The proof is in the painting
Consider this. The New York Center for Arts Education reports that through the arts, children:
- learn to think creatively, with an open mind
- learn to observe and describe, analyze and interpret
- learn to express feelings, verbally or non-verbally
- practice problem-solving, critical-thinking, and vocabulary of the arts
- discover there is more than one right answer, multiple points of view
- discover that playing can be learning
- learn to collaborate with other children and with adults
- are introduced to other cultures from around the world
- can blossom and excel in the arts, even with physical, emotional or learning challenges
- build confidence
- build community
A study funded by the Colorado Council on the Arts revealed that students with more access to art courses achieved higher scores in reading, writing and science, regardless of their ethnicity or socioeconomic status. The report also showed that high schools with more art classes experienced lower dropout rates.
There may be positive physiological effects as well. The left hemisphere of our brain, which controls logic and analytical thinking, is used for math, reading and science; while the right hemisphere is associated with expression and creativity. In our left brain oriented culture, which tends to emphasize the 3R’s, the right brain’s strengths may be undertrained. It has been suggested that by exercising our creative side, the connection between the two hemispheres is strengthened, and both sides of our brain can be utilized to a greater potential.
Strokes of genius at Art’s A Blast
Shay Cronin, retired teacher and founder of Art’s A Blast in Rockwall, recognizes the link between art education and a child’s ability to focus and problem solve.
“In art we don’t say to a child, ‘you must do it this way.’ Instead we provide materials, give them an idea, and they run with it. That’s awesome for problem solving, because kids don’t want their artwork to look like anyone else’s. They want it to be their own.” ~ Shay Cronin
“For kids who need help focusing, the art room is not quite as structured; it’s more comfortable than a quiet kind of classroom, giving them the freedom – an environment where they can shine. When they feel successful in that atmosphere, it spills over into the rest of their studies – into the rest of their lives,” Shay said.
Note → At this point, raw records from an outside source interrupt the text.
<file path="src/design/tce_pkg.sv">
// TCP connection engine package: widths, codes, per-socket record type.
// No dependencies.
`timescale 1ns / 1ps
package tce_pkg;
  localparam int Sockets = 4;
  localparam int SockW = 2;
  localparam int SendBytes = 1024;
  localparam int RecvBytes = 1024;

  localparam logic [7:0] FlFin = 8'h01;
  localparam logic [7:0] FlSyn = 8'h02;
  localparam logic [7:0] FlRst = 8'h04;
  localparam logic [7:0] FlPsh = 8'h08;
  localparam logic [7:0] FlAck = 8'h10;

  localparam logic [2:0] StClose = 3'd0;
  localparam logic [2:0] StListen = 3'd1;
  localparam logic [2:0] StSynSent = 3'd2;
  localparam logic [2:0] StSynRecv = 3'd3;
  localparam logic [2:0] StEstab = 3'd4;
  localparam logic [2:0] StCloseWait = 3'd5;
  localparam logic [2:0] StLastAck = 3'd6;

  localparam logic [2:0] KSeg = 3'd0;
  localparam logic [2:0] KOpen = 3'd1;
  localparam logic [2:0] KListen = 3'd2;
  localparam logic [2:0] KClose = 3'd3;
  localparam logic [2:0] KWrite = 3'd4;
  localparam logic [2:0] KRead = 3'd5;
  localparam logic [2:0] KPoll = 3'd6;
  localparam logic [2:0] KIgnored = 3'd7;

  localparam logic [1:0] CfgLocalIp = 2'd0;
  localparam logic [1:0] CfgRecvWin = 2'd1;
  localparam logic [1:0] CfgPush = 2'd2;

  typedef struct packed {
    logic [2:0]  kind;
    logic [1:0]  socket_index;
    logic [31:0] src_ip;
    logic [15:0] src_port;
    logic [15:0] dst_port;
    logic [31:0] seq_num;
    logic [31:0] ack_num;
    logic [7:0]  tcp_flags;
    logic [10:0] payload_len;
    logic [31:0] initial_seq;
  } item_t;

  typedef struct packed {
    logic [31:0] out_dest_ip;
    logic [15:0] out_sport;
    logic [15:0] out_dport;
    logic [31:0] out_seq;
    logic [31:0] out_ack;
    logic [7:0]  out_flags;
    logic [15:0] out_window;
    logic [9:0]  send_offset;
    logic [10:0] send_len;
    logic [10:0] delivered_len;
    logic [2:0]  out_socket;
    logic [2:0]  socket_state;
  } result_t;

  typedef struct packed {
    logic        used;
    logic [2:0]  st;
    logic [15:0] own_port;
    logic [31:0] peer_ip;
    logic [15:0] peer_port;
    logic [31:0] recv_next;
    logic [31:0] snd_una;
    logic [31:0] syn_seq;
    logic [9:0]  snd_start;
    logic [10:0] snd_queued;
    logic        unsent;
    logic [10:0] recv_used;
  } sock_t;
endpackage

</file>
<file path="src/design/tce_if.sv">
// Valid/ready channel interfaces for items and results.
// Depends on tce_pkg.
`timescale 1ns / 1ps
interface tce_item_if;
  logic valid;
  logic ready;
  tce_pkg::item_t data;
  modport source(output valid, output data, input ready);
  modport sink(input valid, input data, output ready);
endinterface

interface tce_result_if;
  logic valid;
  logic ready;
  tce_pkg::result_t data;
  modport source(output valid, output data, input ready);
  modport sink(input valid, input data, output ready);
endinterface

</file>
<file path="src/design/tcp_connection_engine_top.sv">
// Top level of the TCP connection engine: socket table, shared 32-bit
// adder/comparator under a sequencer, output register. Depends on tce_pkg, tce_if.
//
// A segment passes the accept step, a scan (S_SCAN) that tests one slot per
// step, the compare steps S_CMP1, S_CMP2 and S_OUT in which the shared 32-bit
// comparator checks the sequence number against recv_next and the window end (the
// ack against snd_una in SYN_SENT), and the update step S_EXEC that rewrites the
// slot and loads the result register. Commands skip scan and compare and go
// straight from accept to update; kind seven is dropped at accept. The update
// step waits while an earlier result is still held, and the input stays not
// ready meanwhile.
`timescale 1ns / 1ps
module tcp_connection_engine_top (
  input  logic        clk_i,
  input  logic        rst_ni,
  tce_item_if.sink    in_if,
  tce_result_if.source out_if,
  input  logic        cfg_we_i,
  input  logic [1:0]  cfg_idx_i,
  input  logic [31:0] cfg_data_i
);
  typedef enum logic [2:0] {S_IDLE, S_SCAN, S_CMP1, S_CMP2, S_EXEC, S_OUT} state_e;

  state_e st_q;
  tce_pkg::item_t it_q;
  tce_pkg::sock_t tab_q [tce_pkg::Sockets];
  tce_pkg::sock_t sk;
  logic [1:0] sc_q;
  logic found_q;
  logic [1:0] hit_q;
  logic [31:0] a_q, b_q;
  logic lt_q, gt_q;
  logic [31:0] lo_ip_q;
  logic [15:0] win_q;
  logic push_q;
  logic [32:0] cmp_diff;
  logic match;

  // shared compare unit: a - b
  assign cmp_diff = {1'b0, a_q} - {1'b0, b_q};
  assign sk = tab_q[hit_q];
  assign match = tab_q[sc_q].used && tab_q[sc_q].own_port == it_q.dst_port &&
                 (tab_q[sc_q].peer_ip == '0 || (tab_q[sc_q].peer_ip == it_q.src_ip &&
                  tab_q[sc_q].peer_port == it_q.src_port));

  assign in_if.ready = (st_q == S_IDLE);

  always_ff @(posedge clk_i or negedge rst_ni) begin
    if (!rst_ni) begin
      lo_ip_q <= '0;
      win_q   <= 16'd1024;
      push_q  <= 1'b0;
    end else if (cfg_we_i) begin
      unique case (cfg_idx_i)
        tce_pkg::CfgLocalIp: lo_ip_q <= cfg_data_i;
        tce_pkg::CfgRecvWin: win_q <= cfg_data_i[15:0];
        tce_pkg::CfgPush: push_q <= cfg_data_i[0];
        default: ;
      endcase
    end
  end

  function automatic tce_pkg::result_t fill(tce_pkg::sock_t s, logic [1:0] i,
                                            logic [7:0] fl);
    tce_pkg::result_t r;
    r = '0;
    r.out_dest_ip = s.peer_ip;
    r.out_sport = s.own_port;
    r.out_dport = s.peer_port;
    r.out_seq = s.snd_una + ((s.syn_seq == s.snd_una) ? 32'd1 : 32'd0);
    r.out_ack = s.recv_next;
    r.out_flags = fl;
    r.out_window = 16'(tce_pkg::RecvBytes) - {5'd0, s.recv_used};
    r.out_socket = {1'b0, i};
    r.socket_state = s.st;
    return r;
  endfunction

  // next slot content and result for the exec step
  tce_pkg::sock_t ns;
  tce_pkg::result_t res;
  logic emit;
  always_comb begin
    logic [7:0] fl;
    logic f_fin, f_syn, f_rst, f_ack;
    logic [31:0] seglen, d;
    logic [10:0] c, room, take, n, fr;
    logic [10:0] stsum;
    ns = sk;
    res = '0;
    emit = 1'b0;
    fl = it_q.tcp_flags;
    f_fin = (fl & tce_pkg::FlFin) != 8'h00;
    f_syn = (fl & tce_pkg::FlSyn) != 8'h00;
    f_rst = (fl & tce_pkg::FlRst) != 8'h00;
    f_ack = (fl & tce_pkg::FlAck) != 8'h00;
    seglen = {21'd0, it_q.payload_len} + ((f_syn || f_fin) ? 32'd1 : 32'd0);
    n = it_q.payload_len;
    d = 32'd0; c = '0; room = '0; take = '0; fr = '0; stsum = '0;
    if (it_q.kind == tce_pkg::KSeg) begin
      if (!found_q) begin
        if (!f_rst) begin
          emit = 1'b1;
          res.out_dest_ip = it_q.src_ip;
          res.out_sport = it_q.dst_port;
          res.out_dport = it_q.src_port;
          res.out_ack = it_q.seq_num + 32'd1;
          res.out_flags = tce_pkg::FlRst | tce_pkg::FlAck;
          res.out_socket = 3'd4;
        end
      end else if (sk.st == tce_pkg::StListen) begin
        if (!f_rst && f_ack) begin
          emit = 1'b1;
          res = fill(sk, hit_q, tce_pkg::FlRst);
          res.out_dest_ip = it_q.src_ip;
          res.out_dport = it_q.src_port;
          res.out_seq = it_q.ack_num;
        end else if (!f_rst && f_syn) begin
          ns.recv_next = it_q.seq_num + 32'd1;
          ns.snd_una = it_q.initial_seq;
          ns.syn_seq = it_q.initial_seq;
          ns.peer_ip = it_q.src_ip;
          ns.peer_port = it_q.src_port;
          ns.st = tce_pkg::StSynRecv;
          emit = 1'b1;
          res = fill(ns, hit_q, tce_pkg::FlSyn | tce_pkg::FlAck);
          res.out_seq = it_q.initial_seq;
        end
      end else if (sk.st == tce_pkg::StSynSent) begin
        // lt_q here: ack < snd_una
        if (f_ack && !lt_q) begin
          if (!f_rst) begin
            emit = 1'b1;
            res = fill(sk, hit_q, tce_pkg::FlRst);
            res.out_seq = it_q.ack_num;
          end
        end else if (f_rst) ns.st = tce_pkg::StClose;
      end else if ((lt_q || gt_q) && !f_rst) begin
        emit = 1'b1;
        res = fill(sk, hit_q, tce_pkg::FlAck);
      end else if (f_rst) begin
        if (sk.st == tce_pkg::StSynRecv) begin
          ns.peer_ip = '0; ns.peer_port = '0; ns.st = tce_pkg::StListen;
        end else ns.st = tce_pkg::StClose;
      end else if (f_syn) begin
        emit = 1'b1;
        res = fill(sk, hit_q, tce_pkg::FlRst);
        res.out_seq = it_q.ack_num;
      end else if (f_ack) begin
        if (sk.st == tce_pkg::StLastAck) begin
          ns.st = tce_pkg::StClose;
        end else begin
          if (sk.st == tce_pkg::StSynRecv) begin
            ns.st = tce_pkg::StEstab;
            ns.snd_una = sk.snd_una + 32'd1;
          end else if (sk.st == tce_pkg::StEstab) begin
            d = it_q.ack_num - sk.snd_una;
            if (d <= {21'd0, sk.snd_queued}) begin
              stsum = {1'b0, sk.snd_start} + d[10:0];
              ns.snd_start = stsum[9:0];
              ns.snd_queued = sk.snd_queued - d[10:0];
            end
            ns.snd_una = it_q.ack_num;
          end
          if (f_fin) begin
            ns.recv_next = it_q.seq_num + seglen;
            if (ns.st == tce_pkg::StSynRecv || ns.st == tce_pkg::StEstab)
              ns.st = tce_pkg::StCloseWait;
            emit = 1'b1;
            res = fill(ns, hit_q, tce_pkg::FlAck);
          end else begin
            room = 11'(tce_pkg::SendBytes) - {1'b0, ns.snd_start};
            c = (ns.snd_queued < room) ? ns.snd_queued : room;
            if (!(seglen == 0 && c == 0)) begin
              ns.recv_next = it_q.seq_num + seglen;
              ns.unsent = 1'b0;
              fr = 11'(tce_pkg::RecvBytes) - ns.recv_used;
              take = (it_q.payload_len < fr) ? it_q.payload_len : fr;
              ns.recv_used = ns.recv_used + take;
              emit = 1'b1;
              res = fill(ns, hit_q, tce_pkg::FlAck |
                         ((c != 0 && push_q) ? tce_pkg::FlPsh : 8'h00));
              res.send_offset = (c != 0) ? ns.snd_start : 10'd0;
              res.send_len = c;
              res.delivered_len = take;
            end
          end
        end
      end
    end else if (it_q.kind == tce_pkg::KOpen) begin
      ns = '0;
      ns.used = 1'b1;
      ns.own_port = it_q.dst_port;
    end else if (sk.used) begin
      case (it_q.kind)
        tce_pkg::KListen: begin
          ns.peer_ip = '0; ns.peer_port = '0; ns.st = tce_pkg::StListen;
        end
        tce_pkg::KClose: begin
          stsum = {1'b0, sk.snd_start} + sk.snd_queued;
          ns.snd_start = stsum[9:0];
          ns.snd_queued = '0;
          ns.unsent = 1'b0;
          if (sk.st == tce_pkg::StCloseWait) begin
            ns.st = tce_pkg::StLastAck;
            emit = 1'b1;
            res = fill(ns, hit_q, tce_pkg::FlFin | tce_pkg::FlAck);
          end
        end
        tce_pkg::KWrite: begin
          room = 11'(tce_pkg::SendBytes) - sk.snd_queued;
          if (n > room) n = room;
          ns.snd_queued = sk.snd_queued + n;
          if (n != 0) ns.unsent = 1'b1;
        end
        tce_pkg::KRead: begin
          ns.recv_used = sk.recv_used - ((n < sk.recv_used) ? n : sk.recv_used);
        end
        tce_pkg::KPoll: begin
          if (sk.unsent) begin
            ns.unsent = 1'b0;
            room = 11'(tce_pkg::SendBytes) - {1'b0, sk.snd_start};
            c = (sk.snd_queued < room) ? sk.snd_queued : room;
            if ((sk.st == tce_pkg::StEstab || sk.st == tce_pkg::StCloseWait) && c != 0) begin
              emit = 1'b1;
              res = fill(ns, hit_q, tce_pkg::FlAck | (push_q ? tce_pkg::FlPsh : 8'h00));
              res.send_offset = sk.snd_start;
              res.send_len = c;
            end
          end
        end
        default: ;
      endcase
    end
  end

  always_ff @(posedge clk_i or negedge rst_ni) begin
    if (!rst_ni) begin
      st_q <= S_IDLE;
      out_if.valid <= 1'b0;
      out_if.data <= '0;
      it_q <= '0;
      sc_q <= '0; found_q <= 1'b0; hit_q <= '0;
      a_q <= '0; b_q <= '0; lt_q <= 1'b0; gt_q <= 1'b0;
      for (int i = 0; i < tce_pkg::Sockets; i++) tab_q[i] <= '0;
    end else begin
      if (st_q == S_EXEC && (!out_if.valid || out_if.ready) && emit) begin
        out_if.valid <= 1'b1;
      end else if (out_if.ready) begin
        out_if.valid <= 1'b0;
      end
      unique case (st_q)
        S_IDLE: if (in_if.valid) begin
          it_q <= in_if.data;
          sc_q <= '0; found_q <= 1'b0;
          hit_q <= in_if.data.socket_index;
          st_q <= (in_if.data.kind == tce_pkg::KSeg) ? S_SCAN :
                  (in_if.data.kind == tce_pkg::KIgnored) ? S_IDLE : S_EXEC;
        end
        S_SCAN: begin
          if (match && !found_q) begin
            found_q <= 1'b1; hit_q <= sc_q;
          end
          sc_q <= sc_q + 2'd1;
          if (sc_q == 2'(tce_pkg::Sockets - 1)) st_q <= S_CMP1;
        end
        S_CMP1: begin
          // SYN_SENT wants ack < snd_una, others seq < recv_next
          if (sk.st == tce_pkg::StSynSent) begin
            a_q <= it_q.ack_num; b_q <= sk.snd_una;
          end else begin
            a_q <= it_q.seq_num; b_q <= sk.recv_next;
          end
          st_q <= S_CMP2;
        end
        S_CMP2: begin
          lt_q <= cmp_diff[32];
          a_q <= sk.recv_next + {16'd0, win_q};
          b_q <= it_q.seq_num;
          st_q <= S_OUT;
        end
        S_OUT: begin
          gt_q <= cmp_diff[32];
          st_q <= S_EXEC;
        end
        S_EXEC: if (!out_if.valid || out_if.ready) begin
          if (it_q.kind != tce_pkg::KSeg || found_q) tab_q[hit_q] <= ns;
          if (emit) out_if.data <= res;
          st_q <= S_IDLE;
        end
        default: st_q <= S_IDLE;
      endcase
    end
  end

  a_rdy: assert property (@(posedge clk_i) disable iff (!rst_ni)
    in_if.ready |-> st_q == S_IDLE) else $error("ready outside idle");
  a_hold: assert property (@(posedge clk_i) disable iff (!rst_ni)
    (out_if.valid && !out_if.ready) |=> out_if.valid) else $error("result dropped");
  a_nosock: assert property (@(posedge clk_i) disable iff (!rst_ni)
    (out_if.valid && out_if.data.out_socket == 3'd4) |->
    out_if.data.out_flags == (tce_pkg::FlRst | tce_pkg::FlAck)) else $error("bad nomatch");
endmodule
</file>
<file path="src/flat_wrapper.sv">
// flat-port wrapper written by rule: the top's interface ports become plain ports
module tcp_connection_engine_top_flat 
  (clk_i, rst_ni, cfg_we_i, cfg_idx_i, cfg_data_i, in_if_valid, in_if_data, in_if_ready, out_if_valid, out_if_data, out_if_ready);
  tce_item_if in_if_i ();
  tce_result_if out_if_i ();
  input  logic clk_i;
  input  logic rst_ni;
  input  logic cfg_we_i;
  input  logic [1:0] cfg_idx_i;
  input  logic [31:0] cfg_data_i;
  input wire logic [$bits(in_if_i.valid)-1:0] in_if_valid;
  input wire logic [$bits(in_if_i.data)-1:0] in_if_data;
  output wire logic [$bits(in_if_i.ready)-1:0] in_if_ready;
  output wire logic [$bits(out_if_i.valid)-1:0] out_if_valid;
  output wire logic [$bits(out_if_i.data)-1:0] out_if_data;
  input wire logic [$bits(out_if_i.ready)-1:0] out_if_ready;
  assign in_if_i.valid = in_if_valid;
  assign in_if_i.data = in_if_data;
  assign in_if_ready = in_if_i.ready;
  assign out_if_valid = out_if_i.valid;
  assign out_if_data = out_if_i.data;
  assign out_if_i.ready = out_if_ready;
  tcp_connection_engine_top u_core (.clk_i(clk_i), .rst_ni(rst_ni), .in_if(in_if_i), .out_if(out_if_i), .cfg_we_i(cfg_we_i), .cfg_idx_i(cfg_idx_i), .cfg_data_i(cfg_data_i));
endmodule
</file>
<file path="config.mk">
export PLATFORM = sky130hd
export DESIGN_NAME = tcp_connection_engine_top_flat
export DESIGN_NICKNAME = d
export VERILOG_FILES = /design/src/design/tce_pkg.sv /design/src/design/tce_if.sv /design/src/design/tcp_connection_engine_top.sv /design/src/flat_wrapper.sv
export SDC_FILE = /design/constraint.sdc
export NUM_CORES = 2
export LEC_CHECK = 0
export ABC_AREA = 1
export ABC_CLOCK_PERIOD_IN_PS = 20500
export BUFFER_PORTS_ARGS = -buffer_cell sky130_fd_sc_hd__buf_2
export CAP_MARGIN = 15
export CELL_PAD_IN_SITES_DETAIL_PLACEMENT = 1
export CELL_PAD_IN_SITES_GLOBAL_PLACEMENT = 2
export CORE_ASPECT_RATIO = 0.6
export CORE_MARGIN = 1
export CORE_UTILIZATION = 39
export DETAILED_ROUTE_END_ITERATION = 10
export GPL_ROUTABILITY_DRIVEN = 0
export PLACE_DENSITY = 0.85
export SYNTH_ARGS = -nofsm -noshare
export SYNTH_HDL_FRONTEND = slang
export SYNTH_SLANG_ARGS = --single-unit
</file>
<file path="constraint.sdc">
create_clock -name clk_i -period 20.5 [get_ports clk_i]
set_clock_uncertainty 0.15 [all_clocks]
set_input_delay 2.05 -clock clk_i [delete_from_list [all_inputs] [get_ports clk_i]]
set_output_delay 2.05 -clock clk_i [all_outputs]
set_load 0.1 [all_outputs]
</file>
Shay and her experienced team of art teachers host daytime and after school classes for children, private lessons, and adults-only evening sessions in which guests may bring their own snacks and beverages. The paint and party studio, located in the Stein Mart Shopping Center on Ridge Road in Rockwall, is great for birthday celebrations, corporate functions and team building activities.
This summer, Art’s A Blast will host more than 30 different camps for kids ages 4 to 18, led by instructors with art degrees or certifications, as well as education degrees.
“We’re going to cover a lot of ground with our summer camps – not just painting,” Shay said. “We’ll do 3D work including gauze and wire sculpture. We’ll work with clay, charcoal, colored pencil and watercolors. The kids are going to have so much fun, they’re going to want to come back.”
Art’s A Blast provides everything a young artist needs to create a masterpiece. For those who have never been exposed to art or believe they “just aren’t good at it,” Shay explains that all they need is direction.
“It’s just like basketball or piano – or anything. You have to have instruction and practice,” Shay said. “Everybody thinks artists are born that way. There are a few, but most are not. When kids get into art and enjoy the experience, they gain confidence. It’s so much fun to watch those ‘I can do it’ lightbulbs go on.”
One way Shay engages her students is through techniques illustrated in the book, Drawing On The Right Side Of The Brain, by Dr. Betty Edwards.
“I give kids an ink drawing and have them turn it upside down. I ask them to start drawing what they see, from the top (which is really the bottom). They totally forget they’re drawing a man sitting in a chair; they’re just looking at the relationship of one line to the other line, what direction it’s going, if it’s dark, if it’s light…all the sudden they turn it around and they’ve got a masterpiece.”